**What you are asked to do:** Give back exactly the stretch of data below from the line holding "6030 | 4986 |" through the line holding "share of wire |", both ends included, and leave the remaining lines out.

>>>

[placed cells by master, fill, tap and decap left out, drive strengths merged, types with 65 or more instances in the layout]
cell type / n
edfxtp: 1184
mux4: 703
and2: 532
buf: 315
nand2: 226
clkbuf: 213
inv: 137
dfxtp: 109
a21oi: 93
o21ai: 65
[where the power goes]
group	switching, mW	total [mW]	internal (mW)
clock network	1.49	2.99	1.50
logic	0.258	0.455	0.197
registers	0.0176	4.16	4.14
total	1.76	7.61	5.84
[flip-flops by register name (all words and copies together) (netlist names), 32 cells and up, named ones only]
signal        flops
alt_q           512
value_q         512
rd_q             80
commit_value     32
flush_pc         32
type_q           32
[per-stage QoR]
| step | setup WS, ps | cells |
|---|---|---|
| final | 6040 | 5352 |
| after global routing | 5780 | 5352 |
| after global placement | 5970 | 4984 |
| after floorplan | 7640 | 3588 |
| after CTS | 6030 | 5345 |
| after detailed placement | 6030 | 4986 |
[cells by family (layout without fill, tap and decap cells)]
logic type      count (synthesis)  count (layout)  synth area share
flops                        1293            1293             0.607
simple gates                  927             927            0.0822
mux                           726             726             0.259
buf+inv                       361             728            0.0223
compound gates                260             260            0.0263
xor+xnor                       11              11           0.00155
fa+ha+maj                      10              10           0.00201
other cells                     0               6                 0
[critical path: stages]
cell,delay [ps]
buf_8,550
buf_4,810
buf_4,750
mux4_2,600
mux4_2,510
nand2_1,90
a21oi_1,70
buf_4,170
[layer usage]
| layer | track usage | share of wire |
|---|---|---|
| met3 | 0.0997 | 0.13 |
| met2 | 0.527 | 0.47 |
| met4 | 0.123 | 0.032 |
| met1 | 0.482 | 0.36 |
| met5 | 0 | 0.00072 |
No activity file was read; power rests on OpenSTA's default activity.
File: config.mk
export PLATFORM = sky130hd
export DESIGN_NAME = serial_adder_flat
export DESIGN_NICKNAME = d
export VERILOG_FILES = /design/src/rtl/serial_adder_if.sv /design/src/rtl/serial_adder.sv /design/src/flat_wrapper.sv
export SDC_FILE = /design/constraint.sdc
export NUM_CORES = 1
export LEC_CHECK = 0
export BUFFER_PORTS_ARGS = -buffer_cell sky130_fd_sc_hd__buf_2
export CORE_MARGIN = 1
export CORE_UTILIZATION = 45
export DETAILED_ROUTE_END_ITERATION = 12
export GPL_TIMING_DRIVEN = 0
export PLACE_DENSITY = 0.79
export SETUP_SLACK_MARGIN = 0.5
export SLEW_MARGIN = 5
export SYNTH_ARGS = -nofsm -noshare
export SYNTH_HDL_FRONTEND = slang
export SYNTH_HIERARCHICAL = 1
export SYNTH_SLANG_ARGS = --single-unit
File: constraint.sdc
create_clock -name clk -period 1.4 [get_ports clk]
set_input_delay 0.07 -clock clk [delete_from_list [all_inputs] [get_ports clk]]
set_output_delay 0.07 -clock clk [all_outputs]
set_load 0.02 [all_outputs]
==> config.mk <==
export PLATFORM = sky130hd
export DESIGN_NAME = uart_tx_ctrl
export DESIGN_NICKNAME = d
export VERILOG_FILES = /design/src/rtl/uart_tx_ctrl.sv
export SDC_FILE = /design/constraint.sdc
export NUM_CORES = 1
export LEC_CHECK = 0
export BUFFER_PORTS_ARGS = -buffer_cell sky130_fd_sc_hd__buf_2
export CAP_MARGIN = 20
export CORE_MARGIN = 5
export CORE_UTILIZATION = 42
export DETAILED_ROUTE_END_ITERATION = 10
export HOLD_SLACK_MARGIN = 0.05
export MAX_ROUTING_LAYER = met4
export PLACE_DENSITY = 0.74
export REMOVE_ABC_BUFFERS = 1
export SETUP_SLACK_MARGIN = 0.1
export SLEW_MARGIN = 20
export SYNTH_ARGS = -nofsm -noshare
export SYNTH_HDL_FRONTEND = slang
export SYNTH_SLANG_ARGS = --single-unit
==> constraint.sdc <==
create_clock -name clk -period 2.7 [get_ports clk]
set_input_delay 0.27 -clock clk [delete_from_list [all_inputs] [get_ports clk]]
set_output_delay 0.27 -clock clk [all_outputs]
set_load 0.005 [all_outputs]
==> src/rtl/uart_tx_ctrl.sv <==
// UART transmit controller: formats a byte into a start/data/(parity)/stop frame and
// paces load/shift strobes for a downstream LSB-first parallel-to-serial shift register.
module uart_tx_ctrl #(
    parameter int unsigned CLKS_PER_BIT = 16,
    parameter int unsigned PARITY_EN    = 0,
    parameter int unsigned PARITY_ODD   = 0,
    localparam int unsigned FRAME_BITS  = 10 + PARITY_EN
) (
    input  logic                  clk,
    input  logic                  n_rst,
    input  logic                  tx_valid,
    input  logic [7:0]            tx_data,
    output logic                  tx_ready,
    output logic                  load_enable,
    output logic                  shift_enable,
    output logic [FRAME_BITS-1:0] parallel_out,
    output logic                  tx_busy,
    output logic                  frame_done
);

    localparam int unsigned CNT_W = $clog2(CLKS_PER_BIT);
    localparam logic [CNT_W-1:0] CNT_LAST = CNT_W'(CLKS_PER_BIT - 1);
    localparam logic [CNT_W-1:0] CNT_PRE  = CNT_W'(CLKS_PER_BIT - 2);
    localparam logic [3:0]       IDX_LAST = 4'(FRAME_BITS - 1);

    typedef enum logic [1:0] {
        IDLE,
        LOAD,
        SEND
    } state_t;

    state_t          state_q;
    logic [CNT_W-1:0] cnt_q;
    logic [3:0]       idx_q;
    logic [7:0]       data_q;
    logic             ready_q;
    logic             busy_q;
    logic             load_q;
    logic             shift_q;
    logic             done_q;
    logic [FRAME_BITS-1:0] frame;

    // Strobes are registered one cycle early (at CNT_PRE) so they are high exactly
    // while the counter sits at CNT_LAST.
    always_ff @(posedge clk or negedge n_rst) begin
        if (!n_rst) begin
            state_q <= IDLE;
            cnt_q   <= '0;
            idx_q   <= '0;
            data_q  <= 8'hFF;
            ready_q <= 1'b1;
            busy_q  <= 1'b0;
            load_q  <= 1'b0;
            shift_q <= 1'b0;
            done_q  <= 1'b0;
        end else begin
            load_q  <= 1'b0;
            shift_q <= 1'b0;
            done_q  <= 1'b0;
            case (state_q)
                IDLE: begin
                    if (tx_valid) begin
                        data_q  <= tx_data;
                        ready_q <= 1'b0;
                        busy_q  <= 1'b1;
                        load_q  <= 1'b1;
                        state_q <= LOAD;
                    end
                end
                LOAD: begin
                    cnt_q   <= '0;
                    idx_q   <= '0;
                    state_q <= SEND;
                end
                SEND: begin
                    if (cnt_q == CNT_LAST) begin
                        cnt_q <= '0;
                        if (idx_q == IDX_LAST) begin
                            state_q <= IDLE;
                            ready_q <= 1'b1;
                            busy_q  <= 1'b0;
                        end else begin
                            idx_q <= idx_q + 4'd1;
                        end
                    end else begin
                        cnt_q <= cnt_q + CNT_W'(1);
                        if (cnt_q == CNT_PRE) begin
                            shift_q <= (idx_q != IDX_LAST);
                            done_q  <= (idx_q == IDX_LAST);
                        end
                    end
                end
                default: state_q <= IDLE;
            endcase
        end
    end

    always_comb begin
        frame      = '1;
        frame[0]   = 1'b0;
        frame[8:1] = data_q;
        if (PARITY_EN != 0) begin
            frame[9] = (^data_q) ^ (PARITY_ODD != 0);
        end
    end

    assign parallel_out = busy_q ? frame : '1;
    assign tx_ready     = ready_q;
    assign tx_busy      = busy_q;
    assign load_enable  = load_q;
    assign shift_enable = shift_q;
    assign frame_done   = done_q;

endmodule

-- After elaboration in Yosys (flattened, before gate mapping)
Cells that the tools add are included.
Widths: inputs -> output; s select.
- register bits after elaboration: 23
- input bits: 11
- output and inout port bits: 15
- logic and storage cells: 54
- $add $sub $neg: 2
- equality and inequality tests: 10
- mux-type cells: 26
- reductions and logical operators: 7
- operators by type and width (cell ; number):
    $pmux 4 s2 ; 2
    $mux 1 ; 14
    $eq 4x4->1 const B ; 3
    $mux 4 ; 3
    $mux 9 ; 1
    $add 4x1->4 const B ; 2
    $ne 2x2->1 const B ; 4
    $mux 2 ; 3
    $pmux 2 s3 ; 1
    $reduce_and 3->1 ; 2
    $ne 4x4->1 const B ; 1
    $pmux 1 s2 ; 2
    $reduce_and 4->1 ; 1
    $reduce_bool 2->1 ; 2
    $eq 2x1->1 const B ; 1
    $eq 2x2->1 const B ; 1
    $logic_not 2->1 ; 1
    $reduce_and 2->1 ; 1

-- Depth between registers and ports, before layout
- depth in word-level cells: 4
- depth in mapped cells: 6
- mapped depth without buffers: 6

-- Worst setup path before layout
Ideal clock, no wire load.
- kind: reg2reg
- start: register cnt_q[1]
- end: register idx_q[2]
- arrival time: 1.325 ns
- setup slack: 1.254 ns
- stages on the path, launching flop included: 6
- path buffers: 0
- cell sequence: dfrtp_1 > ha_1 > and3_4 > nand2_2 > mux2_4 > a22o_1
- cells in the longest elaborated chain, start to end: 3
- RTL lines (what ; RTL line ; RTL):
    from (decl) ; 33 ; logic [CNT_W-1:0] cnt_q;
    from (signal assigned) ; 86 ; cnt_q <= cnt_q + CNT_W'(1);
    $eq 4x4->1 ; 76 ; if (cnt_q == CNT_LAST) begin
    $ne 2x2->1 (no line) ; n/a ;
    $reduce_and 3->1 (no line) ; n/a ;
    to (signal assigned) ; 83 ; idx_q <= idx_q + 4'd1;
    to (decl) ; 34 ; logic [3:0] idx_q;
Every way passes these cells.
A chain may end at the register's enable or synchronous reset.

-- Worst setup path after layout
Ends and elaborated chain as after synthesis.

==> flow_summary.toml <==
[run_status]
status = "finished, final reports clean"

[route]
drcViolationCount = 0
wl_per_cell_microns = 12.8
via_per_inst = 5.03
detail-route-antenna-nets = 0
vias = 845
drt_iter0_markers = 27
first_pass_iters = 4
wirelength_mm = 2.15

[floorplan]
num_rows = 19
start_util = 0.433
dieWidth_microns = 63.1
ios = 26
fp.dieArea_sq_um = 3980
coreArea_sq_um = 2730
die_y_microns = 63.1

[power_and_ir_drop]
total_power_w = 0.000509
powerDensity_nw_per_um2 = 373
vdd.ir_drop.worst_uv = 272
p_leak_nw = 0.644

[final_layout]
drive_gt1_frac = 0.350
diodes = 0
nets = 157
fillCellCount = 248
area_growth_pct = 15.2

[yosys]
syn_avg_cell_area_sq_um = 10.7
synth_edf_count = 0
ys_seq_elements = 23
synth_seq_area_share = 0.495
yosysWarnings = 0
synth_top_flop_cell = "dfrtp_1"
ys_types = 26
syn-cell-area_sq_um = 1180
async_flop_share = 1.00
syn_inst = 111

[clock_tree]
cts.reportedPaths.clkPinSlew_ns = 0.12
root_buffer = "clkbuf_4"
clk_latency_ns = 0.29
clockBufferDepth = 2
cts_max_level = 1
cts_num_sinks = 23
cts_tree = "yes"
cts_buffers = 3
cts_resized = 0
cts_setup_buffers = 0
ctsHoldBuffers = 1

[timing]
fmax_ghz = 0.637
tightestPinTransition_ns = 0.506
final.min_clock_period_ns = 1.57
fin_setup_tns_ns = 0
period_share = 0.582
hold_viol_final = 0
setup_viol = 0
finalMaxSlewViolations = 0
rsz0062_at_grt = "no"
finalClockSkew_ns = 0.00295
slew_headroom = 0.663

[critical_path]
rr_worst_depth = 5
cp_slowest_cell = "dfrtp_1"
crit_fanout = 6
critPathMaxStageDelay_ns = 0.43
worstPathArrival_ns = 1.77
crit_cells = 5
cpLargestDelayFamily = "flip-flops"
cp-start-kind = "flip-flop"
worstPathCellList = "ha_1 -> and3_4 -> nand2_2 -> mux2_4 -> a22o_1"
reg2reg_setup_slack_ns = 1.13
path_buf_inv = 0
worstSetupPathType = "reg -> reg"
required_ns = 2.90
endpoint_kind = "flip-flop"

[grt]
antenna_found_initial = 0
grt_start_max_net_pins = 24
grt_pass1_wl_mm = 3.87
grt_pass1_vias = 884
grt.total_usage = 0.120
overflow = 0

[placed_design]
gp_congestion = 0.798
io_buffers = 24
dp_hpwl_mm = 1.62

[min_path]
hold-path-cell-count = 2
hp-class = "in -> reg"

[job]
cap_violations = 0
[report_power, final]
part | switching, W | internal, W
registers | 0 | 0.000345
clock network | 0.0000916 | 0.0000574
logic | 0.00000869 | 0.00000626
[layout by cell type, fill, tap and decap left out, drive strengths merged, types with 6 or more instances in the layout]
| master | Yosys | final |
|---|---|---|
| nand2b | 9 | 9 |
| ha | 8 | 8 |
| inv | 11 | 11 |
| o21ai | 8 | 8 |
| dfstp | 9 | 9 |
| nand2 | 6 | 6 |
| buf | 1 | 24 |
| mux2 | 9 | 9 |
| dfrtp | 14 | 14 |
| a21oi | 7 | 7 |
| nor2 | 6 | 6 |
[per-layer routing]
| layer | up-vias | GRT usage | part of all wire |
|---|---|---|---|
| li1 | 423 | - | - |
| met1 | 408 | 0.139 | 0.44 |
| met2 | 12 | 0.206 | 0.50 |
| met3 | 2 | 0.0195 | 0.038 |
| met4 | 0 | 0.0477 | 0.016 |
| met5 | - | - | 0 |
[final cells by class]
cell class | instances | area [sq um] | share of cell area
Tap cell | 31 | 38.8 | 0.0284
Sequential cell | 23 | 587 | 0.430
Multi-Input combinational cell | 74 | 542 | 0.397
Timing Repair Buffer | 25 | 130 | 0.0953
Inverter | 11 | 41.3 | 0.0302
Clock buffer | 4 | 26.3 | 0.0192
[worst paths after layout]
kind | endpoint | startpoint
worst min-delay path | data_q[5] | tx_data[5]
worst max register to register | idx_q[2] | cnt_q[1]
min in group asynchronous | cnt_q[1] | n_rst
worst min register to register | tx_ready | tx_ready
worst max-delay path | idx_q[2] | cnt_q[1]
max in group asynchronous | data_q[4] | n_rst
[registers in the layout, summed over array words and instances, names as in the netlist]
name,cells
shift_enable,1
frame_done,1
tx_ready,1
tx_busy,1
cnt_q,4
idx_q,4
data_q,8
load_enable,1
state_q,2
[cells in the mapped netlist, types with 2 or more instances]
cell type | number | share of area
dfstp_2 | 9 | 0.20
dfrtp_1 | 14 | 0.30
nand2_1 | 5 | 0.016
o21ai_0 | 7 | 0.030
a21oi_1 | 7 | 0.030
xnor2_1 | 2 | 0.015
a22o_1 | 4 | 0.030
clkbuf_1 | 2 | 0.0063
mux2_2 | 8 | 0.076
nand4_1 | 3 | 0.016
nand3_1 | 3 | 0.013
nand3b_1 | 3 | 0.019
nand2b_1 | 9 | 0.048
ha_1 | 8 | 0.084
inv_1 | 11 | 0.035
nor2_1 | 6 | 0.019
[logic make-up (layout without fill, tap and decap cells)]
kind of cell             after synthesis  in the layout  share of synthesized area
AO/OA/AOI/OAI                         22             22                      0.116
XOR/XNOR                               2              2                     0.0148
adder cells (fa/ha/maj)                8              8                     0.0845
buffers and inverters                 14             40                     0.0475
flip-flops                            23             23                      0.495
multiplexers                           9              9                     0.0887
other                                  1              1                    0.00316
AND/OR/NAND/NOR                       32             32                      0.150
[stage by stage]
| stage | hold slack, ns | setup slack [ns] | cells | util | instance area [sq um] |
|---|---|---|---|---|---|
| final | 0.203 | 1.13 | 168 | 0.499 | 1370 |
| after global routing | 0.170 | 1.02 | 168 | 0.499 | 1370 |
| after CTS | 0.192 | 1.13 | 168 | 0.499 | 1370 |
| after detailed placement | 0.269 | 1.14 | 163 | 0.486 | 1330 |
| after global placement | 0.266 | 1.22 | 163 | 0.486 | 1330 |
| after floorplan | -0.0256 | 1.25 | 108 | - | 1170 |
No activity file was read; power rests on OpenSTA's default activity.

<<<

**Worked solution:**
| after detailed placement | 6030 | 4986 |
[cells by family (layout without fill, tap and decap cells)]
logic type      count (synthesis)  count (layout)  synth area share
flops                        1293            1293             0.607
simple gates                  927             927            0.0822
mux                           726             726             0.259
buf+inv                       361             728            0.0223
compound gates                260             260            0.0263
xor+xnor                       11              11           0.00155
fa+ha+maj                      10              10           0.00201
other cells                     0               6                 0
[critical path: stages]
cell,delay [ps]
buf_8,550
buf_4,810
buf_4,750
mux4_2,600
mux4_2,510
nand2_1,90
a21oi_1,70
buf_4,170
[layer usage]
| layer | track usage | share of wire |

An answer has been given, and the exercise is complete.